In 2001, Ian Farrier decided to part from Corsair Marine, stating that Farrier Marine had provided Corsair with all its production guides in the past, while regularly monitoring construction, quality and specification compliance, all of which took considerable time. After the separation, more time could be devoted to providing a larger range of both lower cost and more technically advanced designs, such as the F-22, F-32, F-33, F-39, F-41 and F-44SC. After abandoning Corsair Marine, Farrier announced a plan version of the F-33 production model named the F-32. In 2003, the F-33 was launched in Australia.

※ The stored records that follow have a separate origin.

File: config.mk
export PLATFORM = sky130hd
export DESIGN_NAME = fir_mac_ctrl
export DESIGN_NICKNAME = d
export VERILOG_FILES = /design/src/rtl/fir_mac_ctrl.sv
export SDC_FILE = /design/constraint.sdc
export NUM_CORES = 1
export LEC_CHECK = 0
export CORE_MARGIN = 2
export CORE_UTILIZATION = 41
export DETAILED_ROUTE_END_ITERATION = 8
export PLACE_DENSITY = 0.64
export SETUP_SLACK_MARGIN = 0.02
export SLEW_MARGIN = 10
export SYNTH_ARGS = -nofsm -noshare
export SYNTH_HDL_FRONTEND = slang
export SYNTH_SLANG_ARGS = --single-unit
File: constraint.sdc
create_clock -name clk -period 3.19 [get_ports clk]
set_input_delay 0.319 -clock clk [delete_from_list [all_inputs] [get_ports clk]]
set_output_delay 0.319 -clock clk [all_outputs]
set_load 0.01 [all_outputs]
$ cat config.mk
export PLATFORM = sky130hd
export DESIGN_NAME = alu_lcd_writer
export DESIGN_NICKNAME = d
export VERILOG_FILES = /design/src/rtl/alu_lcd_pkg.sv /design/src/rtl/alu_lcd_writer_bin2bcd8.sv /design/src/rtl/alu_lcd_writer.sv
export SDC_FILE = /design/constraint.sdc
export NUM_CORES = 1
export LEC_CHECK = 0
export CORE_MARGIN = 2
export CORE_UTILIZATION = 59
export DETAILED_ROUTE_END_ITERATION = 6
export GPL_TIMING_DRIVEN = 0
export HOLD_SLACK_MARGIN = 0.08
export PLACE_DENSITY = 0.8
export SYNTH_ARGS = -nofsm -noshare
export SYNTH_HDL_FRONTEND = slang
export SYNTH_SLANG_ARGS = --single-unit
export TNS_END_PERCENT = 100
$ cat constraint.sdc
create_clock -name clk -period 3.15 [get_ports clk]
set_input_delay 0.945 -clock clk [delete_from_list [all_inputs] [get_ports clk]]
set_output_delay 0.945 -clock clk [all_outputs]
set_load 0.01 [all_outputs]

In September 2007, the first F-39 was launched, followed in May 2008 by the first F-22, in July 2009 by the release of the F-32SR design and in November 2010 by the F-85SR design.

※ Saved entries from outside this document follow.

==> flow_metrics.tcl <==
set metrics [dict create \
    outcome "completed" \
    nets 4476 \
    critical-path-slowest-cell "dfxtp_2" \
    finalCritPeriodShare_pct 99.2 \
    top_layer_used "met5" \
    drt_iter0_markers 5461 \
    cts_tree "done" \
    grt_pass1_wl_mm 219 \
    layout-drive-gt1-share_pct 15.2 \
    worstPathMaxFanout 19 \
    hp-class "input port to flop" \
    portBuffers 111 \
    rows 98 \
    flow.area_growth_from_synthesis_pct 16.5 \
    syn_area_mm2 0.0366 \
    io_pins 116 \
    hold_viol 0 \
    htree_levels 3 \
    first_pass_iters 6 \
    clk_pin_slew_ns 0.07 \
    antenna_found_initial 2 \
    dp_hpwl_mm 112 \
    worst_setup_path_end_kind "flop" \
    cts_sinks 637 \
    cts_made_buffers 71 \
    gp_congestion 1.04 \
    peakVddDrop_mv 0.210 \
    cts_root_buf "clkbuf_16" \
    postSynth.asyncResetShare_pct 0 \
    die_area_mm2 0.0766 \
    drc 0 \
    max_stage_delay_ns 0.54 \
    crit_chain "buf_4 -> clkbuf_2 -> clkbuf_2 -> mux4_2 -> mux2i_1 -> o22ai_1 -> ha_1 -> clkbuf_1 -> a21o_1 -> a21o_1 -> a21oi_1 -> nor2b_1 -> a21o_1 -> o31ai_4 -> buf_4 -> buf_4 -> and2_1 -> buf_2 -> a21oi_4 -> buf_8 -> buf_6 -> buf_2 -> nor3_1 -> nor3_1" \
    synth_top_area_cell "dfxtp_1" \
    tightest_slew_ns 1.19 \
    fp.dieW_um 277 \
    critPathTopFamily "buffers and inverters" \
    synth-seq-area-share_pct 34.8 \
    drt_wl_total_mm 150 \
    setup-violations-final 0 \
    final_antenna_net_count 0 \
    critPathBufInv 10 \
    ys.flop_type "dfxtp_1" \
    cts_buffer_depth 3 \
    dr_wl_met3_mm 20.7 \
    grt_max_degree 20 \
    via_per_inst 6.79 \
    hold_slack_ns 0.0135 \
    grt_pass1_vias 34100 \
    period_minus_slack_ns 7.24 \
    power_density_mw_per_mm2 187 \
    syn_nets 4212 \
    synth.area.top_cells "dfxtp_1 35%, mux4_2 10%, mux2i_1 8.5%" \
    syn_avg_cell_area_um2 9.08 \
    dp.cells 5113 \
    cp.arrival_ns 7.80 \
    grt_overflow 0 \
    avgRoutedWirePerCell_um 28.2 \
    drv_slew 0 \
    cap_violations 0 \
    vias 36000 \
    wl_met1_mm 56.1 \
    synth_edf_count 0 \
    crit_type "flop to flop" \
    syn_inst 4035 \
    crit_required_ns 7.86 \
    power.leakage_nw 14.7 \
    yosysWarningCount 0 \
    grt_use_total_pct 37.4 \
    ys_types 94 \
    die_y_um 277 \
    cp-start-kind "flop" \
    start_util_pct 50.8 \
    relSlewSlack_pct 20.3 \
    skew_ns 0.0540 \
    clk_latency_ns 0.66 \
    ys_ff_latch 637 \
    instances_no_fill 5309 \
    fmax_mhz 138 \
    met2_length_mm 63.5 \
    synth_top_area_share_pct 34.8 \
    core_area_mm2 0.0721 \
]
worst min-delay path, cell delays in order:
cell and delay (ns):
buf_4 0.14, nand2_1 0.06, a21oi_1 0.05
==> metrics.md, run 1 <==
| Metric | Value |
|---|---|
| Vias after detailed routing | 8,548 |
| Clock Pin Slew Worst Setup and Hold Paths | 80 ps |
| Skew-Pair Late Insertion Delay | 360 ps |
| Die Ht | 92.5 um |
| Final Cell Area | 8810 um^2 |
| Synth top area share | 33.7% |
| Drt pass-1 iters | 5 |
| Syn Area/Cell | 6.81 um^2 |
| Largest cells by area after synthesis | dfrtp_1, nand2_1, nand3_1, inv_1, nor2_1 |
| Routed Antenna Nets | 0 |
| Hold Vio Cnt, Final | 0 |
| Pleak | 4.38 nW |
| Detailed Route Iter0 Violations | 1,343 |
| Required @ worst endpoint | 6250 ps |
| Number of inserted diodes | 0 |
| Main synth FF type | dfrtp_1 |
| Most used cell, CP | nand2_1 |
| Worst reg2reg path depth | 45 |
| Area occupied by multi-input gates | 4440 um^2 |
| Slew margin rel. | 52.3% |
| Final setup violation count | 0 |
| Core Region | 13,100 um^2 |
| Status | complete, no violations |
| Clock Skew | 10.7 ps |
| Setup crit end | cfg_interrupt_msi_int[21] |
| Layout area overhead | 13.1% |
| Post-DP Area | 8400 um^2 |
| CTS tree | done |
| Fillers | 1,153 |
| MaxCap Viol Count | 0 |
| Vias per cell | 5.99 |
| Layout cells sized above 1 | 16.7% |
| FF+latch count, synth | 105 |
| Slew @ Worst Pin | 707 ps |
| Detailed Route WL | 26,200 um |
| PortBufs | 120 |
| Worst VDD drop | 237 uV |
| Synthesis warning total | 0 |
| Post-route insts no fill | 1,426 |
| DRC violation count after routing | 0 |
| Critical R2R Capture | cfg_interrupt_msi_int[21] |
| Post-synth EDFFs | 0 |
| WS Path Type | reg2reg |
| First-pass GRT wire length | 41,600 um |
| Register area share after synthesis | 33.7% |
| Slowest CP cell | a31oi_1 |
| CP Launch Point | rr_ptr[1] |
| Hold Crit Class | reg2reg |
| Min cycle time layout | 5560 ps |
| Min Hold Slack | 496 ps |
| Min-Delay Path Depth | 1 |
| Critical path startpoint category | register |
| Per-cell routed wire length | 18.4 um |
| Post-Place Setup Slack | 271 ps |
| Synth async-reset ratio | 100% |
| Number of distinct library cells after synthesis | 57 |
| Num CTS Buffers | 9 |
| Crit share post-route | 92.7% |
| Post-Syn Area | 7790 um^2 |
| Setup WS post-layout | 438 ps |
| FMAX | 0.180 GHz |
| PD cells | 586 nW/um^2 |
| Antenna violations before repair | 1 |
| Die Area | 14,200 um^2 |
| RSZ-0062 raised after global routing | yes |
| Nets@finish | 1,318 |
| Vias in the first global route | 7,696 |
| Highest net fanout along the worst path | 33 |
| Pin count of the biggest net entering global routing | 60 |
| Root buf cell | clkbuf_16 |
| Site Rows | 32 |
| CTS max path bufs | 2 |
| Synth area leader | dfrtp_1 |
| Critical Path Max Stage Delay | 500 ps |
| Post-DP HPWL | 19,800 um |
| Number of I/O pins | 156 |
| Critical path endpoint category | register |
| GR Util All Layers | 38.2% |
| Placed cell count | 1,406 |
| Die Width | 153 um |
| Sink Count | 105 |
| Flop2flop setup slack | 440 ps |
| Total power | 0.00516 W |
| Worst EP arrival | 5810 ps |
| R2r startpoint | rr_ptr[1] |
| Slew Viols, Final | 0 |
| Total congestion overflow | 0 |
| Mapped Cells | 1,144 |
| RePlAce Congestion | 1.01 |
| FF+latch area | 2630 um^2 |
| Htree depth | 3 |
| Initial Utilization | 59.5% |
===== src/rtl/hazard_ctrl_pkg.sv =====
`default_nettype none
// ============================================================================
//  Module      : hazard_ctrl_pkg
//  Description : Shared types and constants for the pipeline hazard sequencer.
//  Revision    : 1.0 - initial release
// ============================================================================
package hazard_ctrl_pkg;

    // Sequencer states, fixed 3-bit encoding
    typedef enum logic [2:0] {
        ST_RUN    = 3'd0,
        ST_MWAIT  = 3'd1,
        ST_DRAIN  = 3'd2,
        ST_HALTED = 3'd3,
        ST_ERR    = 3'd4
    } state_t;

    // Canonical NOP (addi x0,x0,0) loaded by stage flushes
    localparam logic [31:0] C_NOP_INSTR = 32'h0000_0013;

endpackage
`default_nettype wire


===== src/rtl/hazard_ctrl_sat_counter.sv =====
`default_nettype none
// ============================================================================
//  Module      : sat_counter
//  Description : Up-counter that sticks at all-ones instead of wrapping.
//  Revision    : 1.0 - initial release
// ============================================================================
module sat_counter #(
    parameter int CNT_W = 32
) (
    input  logic             clk,
    input  logic             rst_n,
    input  logic             i_inc,
    output logic [CNT_W-1:0] o_cnt
);

    logic [CNT_W-1:0] r_cnt;

    // Count requested events, holding once every bit is set
    always_ff @(posedge clk) begin
        if (!rst_n) begin
            r_cnt <= '0;
        end else if (i_inc && (r_cnt != {CNT_W{1'b1}})) begin
            r_cnt <= r_cnt + 1'b1;
        end
    end

    assign o_cnt = r_cnt;

endmodule
`default_nettype wire


===== src/rtl/hazard_ctrl.sv =====
`default_nettype none
// ============================================================================
//  Module      : hazard_ctrl
//  Description : 5-stage pipeline sequencer: load-use stall, taken-branch
//                flush, data-memory freeze with watchdog, drain/halt control,
//                saturating stall and flush counters.
//  Revision    : 1.0 - initial release
// ============================================================================
module hazard_ctrl
    import hazard_ctrl_pkg::*;
#(
    parameter int REG_ADDR_W = 5,
    parameter int PIPE_DEPTH = 4,
    parameter int MAX_WAIT   = 64,
    parameter int CNT_W      = 32
) (
    input  logic                  clk,
    input  logic                  arst_n,
    input  logic [REG_ADDR_W-1:0] RS1_ID,
    input  logic [REG_ADDR_W-1:0] RS2_ID,
    input  logic [REG_ADDR_W-1:0] RD_ID_EX,
    input  logic                  mem_read_ID_EX,
    input  logic                  branch_taken_EX,
    input  logic                  dmem_busy,
    input  logic                  drain_req,
    output logic                  pc_en,
    output logic                  if_id_en,
    output logic                  id_ex_en,
    output logic                  ex_mem_en,
    output logic                  flush_if_id,
    output logic                  flush_id_ex,
    output logic                  bubble_mem_wb,
    output logic                  drain_done,
    output logic                  wdog_err,
    output logic [CNT_W-1:0]      stall_cnt,
    output logic [CNT_W-1:0]      flush_cnt
);

    localparam int WAIT_W  = $clog2(MAX_WAIT + 1);
    localparam int DRAIN_W = $clog2(PIPE_DEPTH + 1);
    localparam logic [WAIT_W-1:0]  C_WAIT_LIMIT = WAIT_W'(MAX_WAIT);
    localparam logic [DRAIN_W-1:0] C_DRAIN_LAST = DRAIN_W'(PIPE_DEPTH - 1);

    state_t              r_state;
    logic [WAIT_W-1:0]   r_wait_cnt;
    logic [DRAIN_W-1:0]  r_drain_cnt;
    logic                r_draining;   // MWAIT was entered from DRAIN

    logic                w_load_use;
    logic                w_freeze;
    logic                w_drain_active;
    logic                w_fetch_off;
    logic                w_stall_inc;
    logic                w_flush_inc;
    logic [WAIT_W-1:0]   w_wait_inc;
    state_t              w_mode;

    assign w_load_use = mem_read_ID_EX && (RD_ID_EX != '0) &&
                        ((RD_ID_EX == RS1_ID) || (RD_ID_EX == RS2_ID));
    assign w_wait_inc = r_wait_cnt + 1'b1;
    assign drain_done = (r_state == ST_HALTED);
    assign wdog_err   = (r_state == ST_ERR);

    // Mealy stage controls; MWAIT resumes as whichever mode it interrupted
    always_comb begin
        pc_en          = 1'b1;
        if_id_en       = 1'b1;
        id_ex_en       = 1'b1;
        ex_mem_en      = 1'b1;
        flush_if_id    = 1'b0;
        flush_id_ex    = 1'b0;
        bubble_mem_wb  = 1'b0;
        w_freeze       = 1'b0;
        w_stall_inc    = 1'b0;
        w_flush_inc    = 1'b0;
        w_mode         = r_state;
        if (r_state == ST_MWAIT) begin
            w_mode = r_draining ? ST_DRAIN : ST_RUN;
        end
        w_drain_active = (w_mode == ST_DRAIN) && drain_req;
        w_fetch_off    = w_drain_active || (w_mode == ST_HALTED);

        if (r_state == ST_ERR) begin
            pc_en         = 1'b0;
            if_id_en      = 1'b0;
            id_ex_en      = 1'b0;
            ex_mem_en     = 1'b0;
            bubble_mem_wb = 1'b1;
        end else if (dmem_busy && (r_state != ST_HALTED)) begin
            // Whole pipe frozen; EX keeps any branch for re-presentation
            pc_en         = 1'b0;
            if_id_en      = 1'b0;
            id_ex_en      = 1'b0;
            ex_mem_en     = 1'b0;
            bubble_mem_wb = 1'b1;
            w_freeze      = 1'b1;
            w_stall_inc   = 1'b1;
        end else begin
            pc_en       = !w_fetch_off;
            flush_if_id = w_drain_active;
            if (branch_taken_EX) begin
                // Any concurrent load-use belongs to the wrong path
                flush_if_id = 1'b1;
                flush_id_ex = 1'b1;
                w_flush_inc = 1'b1;
            end else if (w_load_use) begin
                // Hold the consumer in IF/ID; it must not be replaced by a NOP
                pc_en       = 1'b0;
                if_id_en    = 1'b0;
                flush_if_id = 1'b0;
                flush_id_ex = 1'b1;
                w_stall_inc = 1'b1;
            end
        end
    end

    // Sequencer state, memory-wait watchdog and drain progress
    always_ff @(posedge clk) begin
        if (!arst_n) begin
            r_state     <= ST_RUN;
            r_wait_cnt  <= '0;
            r_drain_cnt <= '0;
            r_draining  <= 1'b0;
        end else if (r_state != ST_ERR) begin
            if (w_freeze) begin
                r_wait_cnt <= w_wait_inc;
                r_draining <= (w_mode == ST_DRAIN);
                if (w_wait_inc == C_WAIT_LIMIT) begin
                    r_state <= ST_ERR;
                end else begin
                    r_state <= ST_MWAIT;
                end
            end else begin
                r_wait_cnt <= '0;
                r_draining <= 1'b0;
                case (w_mode)
                    ST_RUN: begin
                        // Drain starts only on a cycle with no other event
                        if (drain_req && !branch_taken_EX && !w_load_use) begin
                            r_state     <= ST_DRAIN;
                            r_drain_cnt <= '0;
                        end else begin
                            r_state <= ST_RUN;
                        end
                    end
                    ST_DRAIN: begin
                        if (!drain_req) begin
                            r_state     <= ST_RUN;
                            r_drain_cnt <= '0;
                        end else if (r_drain_cnt == C_DRAIN_LAST) begin
                            r_state     <= ST_HALTED;
                            r_drain_cnt <= '0;
                        end else begin
                            r_state     <= ST_DRAIN;
                            r_drain_cnt <= r_drain_cnt + 1'b1;
                        end
                    end
                    ST_HALTED: begin
                        if (!drain_req) begin
                            r_state <= ST_RUN;
                        end
                    end
                    default: begin
                        r_state <= ST_RUN;
                    end
                endcase
            end
        end
    end

    sat_counter #(.CNT_W(CNT_W)) u_stall_cnt (
        .clk   (clk),
        .rst_n (arst_n),
        .i_inc (w_stall_inc),
        .o_cnt (stall_cnt)
    );

    sat_counter #(.CNT_W(CNT_W)) u_flush_cnt (
        .clk   (clk),
        .rst_n (arst_n),
        .i_inc (w_flush_inc),
        .o_cnt (flush_cnt)
    );

endmodule
`default_nettype wire
==> config.mk <==
export PLATFORM = sky130hd
export DESIGN_NAME = csr_unit
export DESIGN_NICKNAME = d
export VERILOG_FILES = /design/src/rtl/csr_unit.sv
export SDC_FILE = /design/constraint.sdc
export NUM_CORES = 1
export LEC_CHECK = 0
export BUFFER_PORTS_ARGS = -buffer_cell sky130_fd_sc_hd__clkbuf_2
export CELL_PAD_IN_SITES_DETAIL_PLACEMENT = 1
export CELL_PAD_IN_SITES_GLOBAL_PLACEMENT = 1
export CORE_UTILIZATION = 52
export CTS_BUF_LIST = sky130_fd_sc_hd__clkbuf_16
export DETAILED_ROUTE_END_ITERATION = 8
export PLACE_DENSITY = 0.87
export SLEW_MARGIN = 20
export SYNTH_ARGS = -nofsm -noshare
export SYNTH_HDL_FRONTEND = slang
export SYNTH_SLANG_ARGS = --single-unit
==> constraint.sdc <==
create_clock -name clk -period 3.71 [get_ports clk]
set_input_delay 0.1855 -clock clk [delete_from_list [all_inputs] [get_ports clk]]
set_output_delay 0.1855 -clock clk [all_outputs]
set_load 0.02 [all_outputs]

December 2010 marked the first F-22 production float hull made and on 2011 the F-22 production version was released. However, after the 2011 Christchurch earthquake work on the new projects slowed a little, although the shipyard didn't suffer real casualties, apart from some damage at the moldmaker's factory, on the wall and floor.

==Product line==

===Current===
Farrier Marine's current product line is composed of the following models:

====Trimarans====
- F-22 and F-22R (2013)
- The following may continue to be built, but are not built by Farrier Marine itself.
- F-32 (2007) and F-32SR (2009) - "home builders version of the F-33 [replacing] the F-9 design series"
- F-33 (2003) - "production design intended to be a maxi trailerable sport cruiser, while still being manageable single-handed"
- F-36 (before 1996)- "A true ocean going cruiser, and demountable for transporting on a trailer (but not folding)".
- F-39 (2007) - "Another new design that folds for marina docking - based on the F-36 - available only to experienced builders"
- F-82A and F-82R - replaced the F-25A and F-25C, with many improvements and updated features. Can be built in all carbon epoxy, the same as the F-25C, but faster.
- F-85SR (2010)

====Catamarans====
- F-45 - Redesigned version of the F-44SC, with improved body and curved foils, in late-stage development as of 2016.
- F-45R - Racing variant of the F-45, with larger sails and carbon-fiber body, in late-stage development as of 2016.

===Former===
Note that these former models were designed by Ian Farrier earlier in his career but may not have been produced by Farrier Marine.

====Trimarans====
- Command 10 (1983)
- Trailertri 18 (1976)
- Trailertri 680 (1977)
- Tramp (TRAMP) (1980) - Australian Boat of the Year, 1981. "The first production Farrier design (19' 6" long), originally built by Haines Hunter in Australia in 1980. An open cockpit day sailer, it was also built in the US for a while where it was known as the 'Eagle'. Now discontinued but sometimes available on the used boat market."
- Trailertri 720 (1983)
- F-9 (F-9A, F-9R, F-9AX) (1991) which evolved to the F-31, whose plans were subsequently frequently updated then sold in 2000 to Corsair Marine, where design changes were applied to produce the Corsair 31.
- Farrier F-24 (1992)
- Farrier F-24 Mk II (1994) - Sailing Worlds 1996 Performance Multihull of the Year.
- F-25A (1993) - "An earlier design for amateur builders [...] replaced by the F-82A & F-82R".
- F-25C (1995) - discontinued high performance carbon/epoxy kit boat, partly replaced by F-82R.
- F-31R (1996)
- F-27 (1985) - American Sailboat Hall of Fame. "The second production Farrier design (450 built) and then superseded by the F-28."
- F-28 (1997) - Sailing Worlds 1998 'Performance Multihull Sailboat of the Year'. Upgrade of the F-27 "using the same float, beam, and main hull molds, but with a number of key improvements in rig and structure".

====Catamarans====
- F-41 (2002) - Ian Farrier's first catamaran design, a "French style luxury cruiser catamaran". Marketed as "A new ocean going catamaran design for amateur builders", it is no longer current as the design has since evolved to the F-44 production boats.
- F-44R - "A very high performance version of the F-41", "the racing version of the Farrier F-41, with more waterline length, a taller rig, and a lower profile cabin for less windage and weight".
- F-44SC - The 'super cruiser' version of the F-44 with extra internal room. Built by Multihulls Direct, under license.